Overview
The goal of this clinical trial is to learn about, test, and compare JCXH-221 in healthy volunteers. The main aims to answer are:
- To assess the safety and tolerability of the JCXH-221 vaccine in healthy adult subjects
- To identify an optimal dose for the JCXH-221 vaccine in healthy adult subjects
- To assess the humoral immunogenicity of the JCXH-221 vaccine in healthy adult subjects
- To characterize the cellular immunogenicity of the JCXH-221 vaccine in healthy adult subjects
Participants for Phase I will be randomized to either JCXH-221 or placebo. In Phase 2, participants will be randomized to either JCXH-221 or a FDA approved Active comparator.
Description
This is a phase 1/2 study looking to enroll a total of 262 patients.
For phase 1, two cohorts will be explored (18-64 age group and 65+ age group) for a total of 72 subjects. The subjects will be enrolled and randomized to either placebo or JCXH-221. A low dose of JCXH-221 will be explored vs placebo for each age group first.
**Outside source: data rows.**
[src/design/prc_apb_regs.sv]
`timescale 1ns / 1ps
// prc_apb_regs: configuration register file behind an apb-style port
// depends on prc_pkg

module prc_apb_regs import prc_pkg::*; (
  input  logic                     clk,
  input  logic                     rst,
  input  logic                     psel,
  input  logic                     penable,
  input  logic                     pwrite,
  input  logic [APB_ADDR_BITS-1:0] paddr,
  input  logic [31:0]              pwdata,
  output logic [31:0]              prdata,
  output logic                     pready,
  output cfg_t                     cfg
);

  logic                    wr_en;
  logic [REG_IDX_BITS-1:0] reg_idx;

  assign pready  = 1'b1;
  assign wr_en   = psel & penable & pwrite;
  assign reg_idx = paddr[APB_ADDR_BITS-1:2];

  always_ff @(posedge clk) begin
    if (rst) begin
      cfg.scene_origin_x_pct <= RST_ORIGIN_PCT;
      cfg.scene_origin_y_pct <= RST_ORIGIN_PCT;
      cfg.scene_end_x_pct    <= RST_END_PCT;
      cfg.scene_end_y_pct    <= RST_END_PCT;
      cfg.output_length      <= RST_OUT_LENGTH;
      cfg.output_height      <= RST_OUT_HEIGHT;
      cfg.background_color   <= RST_BACKGROUND;
    end else if (wr_en) begin
      case (reg_idx)
        REG_ORIGIN_X_PCT: cfg.scene_origin_x_pct <= pwdata[6:0];
        REG_ORIGIN_Y_PCT: cfg.scene_origin_y_pct <= pwdata[6:0];
        REG_END_X_PCT:    cfg.scene_end_x_pct    <= pwdata[6:0];
        REG_END_Y_PCT:    cfg.scene_end_y_pct    <= pwdata[6:0];
        REG_OUT_LENGTH:   cfg.output_length      <= pwdata[9:0];
        REG_OUT_HEIGHT:   cfg.output_height      <= pwdata[9:0];
        REG_BACKGROUND:   cfg.background_color   <= pwdata;
        default: ;
      endcase
    end
  end

  always_comb begin
    case (reg_idx)
      REG_ORIGIN_X_PCT: prdata = {25'd0, cfg.scene_origin_x_pct};
      REG_ORIGIN_Y_PCT: prdata = {25'd0, cfg.scene_origin_y_pct};
      REG_END_X_PCT:    prdata = {25'd0, cfg.scene_end_x_pct};
      REG_END_Y_PCT:    prdata = {25'd0, cfg.scene_end_y_pct};
      REG_OUT_LENGTH:   prdata = {22'd0, cfg.output_length};
      REG_OUT_HEIGHT:   prdata = {22'd0, cfg.output_height};
      REG_BACKGROUND:   prdata = cfg.background_color;
      default:          prdata = 32'd0;
    endcase
  end

endmodule
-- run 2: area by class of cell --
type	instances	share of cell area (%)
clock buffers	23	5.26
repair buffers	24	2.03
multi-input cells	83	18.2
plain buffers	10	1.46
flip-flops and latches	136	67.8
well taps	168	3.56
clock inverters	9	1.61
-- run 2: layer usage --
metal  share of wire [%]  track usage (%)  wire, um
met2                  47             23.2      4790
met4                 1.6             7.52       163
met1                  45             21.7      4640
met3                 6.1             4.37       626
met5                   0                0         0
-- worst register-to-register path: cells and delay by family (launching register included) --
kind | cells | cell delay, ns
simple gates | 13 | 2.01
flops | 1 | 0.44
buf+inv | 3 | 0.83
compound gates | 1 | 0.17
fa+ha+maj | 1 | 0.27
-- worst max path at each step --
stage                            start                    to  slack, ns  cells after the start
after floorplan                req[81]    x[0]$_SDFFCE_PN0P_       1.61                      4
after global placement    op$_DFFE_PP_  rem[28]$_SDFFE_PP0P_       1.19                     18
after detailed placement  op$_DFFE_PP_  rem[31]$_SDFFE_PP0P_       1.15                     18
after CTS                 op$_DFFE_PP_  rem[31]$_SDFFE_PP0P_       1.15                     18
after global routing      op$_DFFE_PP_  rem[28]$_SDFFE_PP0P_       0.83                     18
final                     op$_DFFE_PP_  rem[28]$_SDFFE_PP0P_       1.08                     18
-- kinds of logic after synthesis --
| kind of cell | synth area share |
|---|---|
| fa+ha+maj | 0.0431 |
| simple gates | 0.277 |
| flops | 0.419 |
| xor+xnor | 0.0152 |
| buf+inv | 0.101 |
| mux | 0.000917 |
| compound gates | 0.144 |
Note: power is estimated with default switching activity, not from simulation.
A high dose for those 2 cohorts will be explored once all safety data is reviewed.
Once all of Phase 1 data has been reviewed, Phase 2 enrollment will open. In this portion of the trial, subjects will be enrolled and randomized to either JCXH-221 or a FDA approved Active comparator (Pfizer, Moderna, etc.). A total of 190 patients will be enrolled.
Eligibility
Main Inclusion Criteria
- Sex: Male or female; female subjects may be of childbearing potential, of nonchildbearing potential, or postmenopausal.
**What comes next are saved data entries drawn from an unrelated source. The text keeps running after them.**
===== config.mk =====
export PLATFORM = sky130hd
export DESIGN_NAME = swm_cell
export DESIGN_NICKNAME = d
export VERILOG_FILES = /design/src/rtl/swm_pkg.sv /design/src/rtl/swm_cell.sv
export SDC_FILE = /design/constraint.sdc
export NUM_CORES = 1
export LEC_CHECK = 0
export ABC_AREA = 1
export ABC_CLOCK_PERIOD_IN_PS = 5300
export BUFFER_PORTS_ARGS = -buffer_cell sky130_fd_sc_hd__buf_2
export CELL_PAD_IN_SITES_DETAIL_PLACEMENT = 1
export CELL_PAD_IN_SITES_GLOBAL_PLACEMENT = 2
export CORE_ASPECT_RATIO = 1.2
export CORE_MARGIN = 2
export CORE_UTILIZATION = 24
export DETAILED_ROUTE_END_ITERATION = 12
export HOLD_SLACK_MARGIN = 0.08
export PLACE_DENSITY = 0.77
export SLEW_MARGIN = 10
export SYNTH_ARGS = -nofsm -noshare
export SYNTH_HDL_FRONTEND = slang
export SYNTH_SLANG_ARGS = --single-unit

===== constraint.sdc =====
create_clock -name clock -period 5.3 [get_ports clock]
set_input_delay 0.53 -clock clock [delete_from_list [all_inputs] [get_ports clock]]
set_output_delay 0.53 -clock clock [all_outputs]
set_load 0.02 [all_outputs]

===== src/rtl/swm_pkg.sv =====
// Shared types and constants for the sliding window median unit.
`default_nettype none
package swm_pkg;

   localparam int WINDOW_MAX_DEFAULT   = 64;
   localparam int SAMPLE_WIDTH_DEFAULT = 32;
   localparam int CSR_WIDTH            = 7;
   localparam logic [CSR_WIDTH-1:0] WINDOW_SIZE_RESET = 7'd3;

   typedef struct packed {
      logic live;
      logic le;
      logic rge;
      logic del;
   } swm_flags_type;

   typedef enum logic {
      SWM_IDLE,
      SWM_EMIT
   } swm_state_type;

endpackage
`default_nettype wire


===== src/rtl/swm_cell.sv =====
// One cell of the sorted window chain: holds a sample and its age.
`default_nettype none
module swm_cell
   import swm_pkg::*;
#(
   parameter int SAMPLE_WIDTH = SAMPLE_WIDTH_DEFAULT,
   parameter int AGE_W        = 6,
   parameter bit FIRST        = 1'b0
) (
   input  wire logic                           clock,
   input  wire logic                           reset,
   input  wire logic                           clear,
   input  wire logic                           step,
   input  wire logic                           start,
   input  wire logic                           full,
   input  wire logic [AGE_W-1:0]               oldest_age,
   input  wire logic signed [SAMPLE_WIDTH-1:0] new_value,
   input  wire logic signed [SAMPLE_WIDTH-1:0] old_value,
   input  wire swm_flags_type                  left_flags,
   input  wire logic signed [SAMPLE_WIDTH-1:0] left_value,
   input  wire logic [AGE_W-1:0]               left_age,
   input  wire swm_flags_type                  right_flags,
   input  wire logic signed [SAMPLE_WIDTH-1:0] right_value,
   input  wire logic [AGE_W-1:0]               right_age,
   output swm_flags_type                       flags,
   output logic signed [SAMPLE_WIDTH-1:0]      value,
   output logic [AGE_W-1:0]                    age,
   output logic                                valid
);

   logic                           valid_ff, valid_in;
   logic signed [SAMPLE_WIDTH-1:0] value_ff, value_in;
   logic [AGE_W-1:0]               age_ff, age_in;
   logic                           valid_eff;
   logic                           x_le;
   logic signed [SAMPLE_WIDTH-1:0] x_value;
   logic [AGE_W-1:0]               x_age;
   logic                           y_le, y_live;
   logic signed [SAMPLE_WIDTH-1:0] y_value;
   logic [AGE_W-1:0]               y_age;

   // local view: removal of the oldest entry and placement against the new sample
   always_comb begin
      valid_eff  = valid_ff && !start;
      flags.del  = full && valid_eff && (age_ff == oldest_age);
      flags.live = valid_eff && !flags.del;
      flags.le   = flags.live && (value_ff <= new_value);
      flags.rge  = !full || (flags.live && (value_ff < old_value));
   end

   // X: entry j after removal, Y: entry j-1 after removal
   always_comb begin
      x_le    = flags.rge ? flags.le : right_flags.le;
      x_value = flags.rge ? value_ff : right_value;
      x_age   = flags.rge ? age_ff   : right_age;
      y_le    = left_flags.rge ? left_flags.le   : flags.le;
      y_live  = left_flags.rge ? left_flags.live : flags.live;
      y_value = left_flags.rge ? left_value      : value_ff;
      y_age   = left_flags.rge ? left_age        : age_ff;
      priority if (x_le) begin
         valid_in = 1'b1;
         value_in = x_value;
         age_in   = x_age + 1'b1;
      end else if (FIRST || y_le) begin
         valid_in = 1'b1;
         value_in = new_value;
         age_in   = '0;
      end else begin
         valid_in = y_live;
         value_in = y_value;
         age_in   = y_age + 1'b1;
      end
   end

   always_ff @(posedge clock) begin
      if (reset || clear) begin
         valid_ff <= 1'b0;
      end else if (step) begin
         valid_ff <= valid_in;
      end
   end

   always_ff @(posedge clock) begin
      if (step) begin
         value_ff <= value_in;
         age_ff   <= age_in;
      end
   end

   assign value = value_ff;
   assign age   = age_ff;
   assign valid = valid_ff;

endmodule
`default_nettype wire
--- src/design/assert_macros.svh ---
// Assertion helpers
`ifndef ASSERT_MACROS_SVH
`define ASSERT_MACROS_SVH

`define CHK_IMPL(lbl, clk_s, rst_s, ante, cons) \
    lbl: assert property (@(posedge clk_s) disable iff (!rst_s) (ante) |-> (cons)) \
        else $error("check failed");

`define CHK_NEXT(lbl, clk_s, rst_s, ante, cons) \
    lbl: assert property (@(posedge clk_s) disable iff (!rst_s) (ante) |=> (cons)) \
        else $error("check failed");

`endif

--- src/design/rbd_pkg.sv ---
package rbd_pkg;

    localparam int DEPTH      = 16;
    localparam int DATA_WIDTH = 32;
    localparam int PW         = $clog2(DEPTH);
    localparam int CW         = $clog2(DEPTH + 1);

    localparam logic [3:0] OP_PUSH_BACK  = 4'd0;
    localparam logic [3:0] OP_PUSH_FRONT = 4'd1;
    localparam logic [3:0] OP_POP_BACK   = 4'd2;
    localparam logic [3:0] OP_POP_FRONT  = 4'd3;
    localparam logic [3:0] OP_READ       = 4'd4;
    localparam logic [3:0] OP_INSERT     = 4'd5;
    localparam logic [3:0] OP_ERASE      = 4'd6;
    localparam logic [3:0] OP_ERASE_RNG  = 4'd7;
    localparam logic [3:0] OP_CLEAR      = 4'd8;

    localparam logic [1:0] ST_OK    = 2'd0;
    localparam logic [1:0] ST_FULL  = 2'd1;
    localparam logic [1:0] ST_RANGE = 2'd2;

    localparam logic [2:0] K_NOP    = 3'd0;
    localparam logic [2:0] K_PUSHB  = 3'd1;
    localparam logic [2:0] K_PUSHF  = 3'd2;
    localparam logic [2:0] K_POPB   = 3'd3;
    localparam logic [2:0] K_POPF   = 3'd4;
    localparam logic [2:0] K_READ   = 3'd5;
    localparam logic [2:0] K_CLEAR  = 3'd6;
    localparam logic [2:0] K_MOVE   = 3'd7;

    // classified request passed front to back
    typedef struct packed {
        logic [2:0]            kind;
        logic [1:0]            status;
        logic [DATA_WIDTH-1:0] value;
        logic [4:0]            idx;
        logic                  ins;
        logic                  shift_front;
        logic [CW-1:0]         gap;
        logic [CW-1:0]         moves;
    } rbd_req_t;

endpackage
- Age: 18 years of age or older, at screening.
- Status: Healthy subjects.
- Subjects must have completed the full doses for primary vaccination with an approved SARS-CoV-2 vaccine and may have received booster dose(s), with the last vaccination (can be 2nd dose of primary vaccination or booster dose) having occurred at least 4 months prior to enrollment.
Main Exclusion Criteria
- Current or prior symptomatic or asymptomatic SARS-CoV-2 infection confirmed by an approved or authorized rapid antigen test on Day 1 or within 4 months prior to Day 1.
- Subjects with significant exposure (as defined by current CDC guidance) to someone with laboratory confirmed SARS-CoV-2 infection or COVID-19 with the past 14 days prior to the Screening visit.
- Subjects with fever or signs of acute infection at the time of enrollment and vaccination.
- Subjects who are taking medications that may prevent or treat COVID-19.
- Subjects who received convalescent serum or prior therapeutic antibodies against SARS-CoV-2 within 4 months before Day 1.
- Subjects with history of myocarditis or pericarditis, or with AEs after mRNA vaccination that are in nature and severity beyond the common AEs expected and necessitating medical intervention.
- Subjects with active or suspected immunosuppression, immunodeficiency, or autoimmune disease.